**ACTIVITY**. Which lines of the data below include the string "name"? Return each of them.

**GIVEN DATA**.

——

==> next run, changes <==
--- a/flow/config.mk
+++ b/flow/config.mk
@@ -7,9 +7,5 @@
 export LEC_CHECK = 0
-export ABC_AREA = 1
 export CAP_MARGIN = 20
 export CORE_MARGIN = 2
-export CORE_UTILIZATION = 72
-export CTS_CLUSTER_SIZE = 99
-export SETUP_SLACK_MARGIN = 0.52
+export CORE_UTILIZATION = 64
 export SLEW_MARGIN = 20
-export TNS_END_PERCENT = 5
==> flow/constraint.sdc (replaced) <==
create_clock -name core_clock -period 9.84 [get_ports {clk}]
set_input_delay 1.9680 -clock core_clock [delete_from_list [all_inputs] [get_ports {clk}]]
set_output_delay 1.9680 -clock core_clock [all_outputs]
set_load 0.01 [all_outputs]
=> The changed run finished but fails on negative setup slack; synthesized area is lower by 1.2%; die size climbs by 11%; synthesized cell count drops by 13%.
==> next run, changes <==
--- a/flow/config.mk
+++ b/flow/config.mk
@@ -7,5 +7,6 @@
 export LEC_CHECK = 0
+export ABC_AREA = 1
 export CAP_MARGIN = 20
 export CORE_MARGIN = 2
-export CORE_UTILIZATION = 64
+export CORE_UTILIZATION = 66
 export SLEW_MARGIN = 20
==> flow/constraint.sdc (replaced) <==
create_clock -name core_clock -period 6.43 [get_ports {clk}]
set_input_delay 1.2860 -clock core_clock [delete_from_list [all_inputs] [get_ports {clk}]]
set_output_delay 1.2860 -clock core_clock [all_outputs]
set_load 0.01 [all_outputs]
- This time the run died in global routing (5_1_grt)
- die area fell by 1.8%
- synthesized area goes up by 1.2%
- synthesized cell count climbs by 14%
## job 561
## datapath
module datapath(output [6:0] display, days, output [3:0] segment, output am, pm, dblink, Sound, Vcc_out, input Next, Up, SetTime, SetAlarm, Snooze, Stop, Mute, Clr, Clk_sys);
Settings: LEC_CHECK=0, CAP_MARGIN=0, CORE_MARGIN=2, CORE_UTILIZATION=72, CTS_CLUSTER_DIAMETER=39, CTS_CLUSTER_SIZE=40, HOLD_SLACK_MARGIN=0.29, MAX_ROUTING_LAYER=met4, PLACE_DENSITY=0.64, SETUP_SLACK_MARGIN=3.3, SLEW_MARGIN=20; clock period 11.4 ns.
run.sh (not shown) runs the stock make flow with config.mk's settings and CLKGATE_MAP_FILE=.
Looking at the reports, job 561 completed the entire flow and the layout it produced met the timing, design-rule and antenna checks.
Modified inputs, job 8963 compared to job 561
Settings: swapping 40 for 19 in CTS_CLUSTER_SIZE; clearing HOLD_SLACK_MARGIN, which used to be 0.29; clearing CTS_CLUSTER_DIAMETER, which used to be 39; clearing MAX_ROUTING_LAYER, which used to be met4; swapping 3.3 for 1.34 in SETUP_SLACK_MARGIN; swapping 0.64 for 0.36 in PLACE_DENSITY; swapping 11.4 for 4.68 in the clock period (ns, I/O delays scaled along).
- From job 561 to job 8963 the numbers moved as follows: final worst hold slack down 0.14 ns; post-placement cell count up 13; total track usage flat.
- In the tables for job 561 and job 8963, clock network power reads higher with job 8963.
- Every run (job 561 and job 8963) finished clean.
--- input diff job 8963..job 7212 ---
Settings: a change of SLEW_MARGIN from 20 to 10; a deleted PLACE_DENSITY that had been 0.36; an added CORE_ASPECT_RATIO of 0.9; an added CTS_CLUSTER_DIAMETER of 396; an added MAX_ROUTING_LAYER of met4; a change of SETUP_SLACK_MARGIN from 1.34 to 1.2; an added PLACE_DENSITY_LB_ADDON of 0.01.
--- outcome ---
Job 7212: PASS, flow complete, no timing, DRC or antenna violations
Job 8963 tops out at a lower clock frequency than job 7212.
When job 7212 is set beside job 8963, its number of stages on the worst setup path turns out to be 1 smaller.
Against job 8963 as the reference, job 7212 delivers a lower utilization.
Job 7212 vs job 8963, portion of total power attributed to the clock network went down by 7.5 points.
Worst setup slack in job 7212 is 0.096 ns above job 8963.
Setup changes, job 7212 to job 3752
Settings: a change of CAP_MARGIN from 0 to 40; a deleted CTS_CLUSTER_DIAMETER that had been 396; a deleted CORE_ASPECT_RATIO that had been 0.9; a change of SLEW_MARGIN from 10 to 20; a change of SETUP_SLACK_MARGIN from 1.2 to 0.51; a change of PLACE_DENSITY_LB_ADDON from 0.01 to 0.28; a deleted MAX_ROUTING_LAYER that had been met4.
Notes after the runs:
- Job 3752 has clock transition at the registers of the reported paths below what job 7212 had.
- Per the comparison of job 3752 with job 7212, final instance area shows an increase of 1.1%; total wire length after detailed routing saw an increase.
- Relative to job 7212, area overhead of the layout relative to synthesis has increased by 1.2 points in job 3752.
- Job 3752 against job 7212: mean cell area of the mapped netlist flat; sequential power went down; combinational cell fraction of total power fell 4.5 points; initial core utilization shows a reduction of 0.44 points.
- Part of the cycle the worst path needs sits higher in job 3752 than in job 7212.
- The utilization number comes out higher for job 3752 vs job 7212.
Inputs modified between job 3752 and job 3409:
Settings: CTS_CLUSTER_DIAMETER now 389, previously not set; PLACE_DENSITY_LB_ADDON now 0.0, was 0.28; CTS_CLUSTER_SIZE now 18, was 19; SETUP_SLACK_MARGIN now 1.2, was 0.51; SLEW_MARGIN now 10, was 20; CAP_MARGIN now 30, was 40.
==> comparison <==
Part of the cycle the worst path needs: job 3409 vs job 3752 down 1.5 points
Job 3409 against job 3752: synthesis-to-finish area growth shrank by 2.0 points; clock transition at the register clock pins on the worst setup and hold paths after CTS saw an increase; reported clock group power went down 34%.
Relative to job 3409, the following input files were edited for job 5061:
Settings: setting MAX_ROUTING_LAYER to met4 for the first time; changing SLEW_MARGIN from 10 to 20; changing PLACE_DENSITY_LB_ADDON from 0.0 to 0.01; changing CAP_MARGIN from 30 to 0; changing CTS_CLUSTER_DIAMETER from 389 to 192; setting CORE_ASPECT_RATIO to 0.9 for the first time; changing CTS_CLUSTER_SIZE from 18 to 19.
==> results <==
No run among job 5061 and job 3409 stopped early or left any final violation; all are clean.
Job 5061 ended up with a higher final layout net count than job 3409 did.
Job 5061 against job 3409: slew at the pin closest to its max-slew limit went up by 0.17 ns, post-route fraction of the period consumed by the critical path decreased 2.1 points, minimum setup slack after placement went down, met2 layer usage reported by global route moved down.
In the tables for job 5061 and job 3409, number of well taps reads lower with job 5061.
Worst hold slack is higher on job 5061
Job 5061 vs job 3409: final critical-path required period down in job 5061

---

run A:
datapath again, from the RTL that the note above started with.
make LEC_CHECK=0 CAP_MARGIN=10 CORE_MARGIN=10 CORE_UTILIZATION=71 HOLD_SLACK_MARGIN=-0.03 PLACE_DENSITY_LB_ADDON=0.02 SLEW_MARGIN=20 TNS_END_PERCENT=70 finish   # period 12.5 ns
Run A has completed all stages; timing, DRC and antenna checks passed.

——

**SOLUTION TO THE PROBLEM**.
create_clock -name core_clock -period 9.84 [get_ports {clk}]
create_clock -name core_clock -period 6.43 [get_ports {clk}]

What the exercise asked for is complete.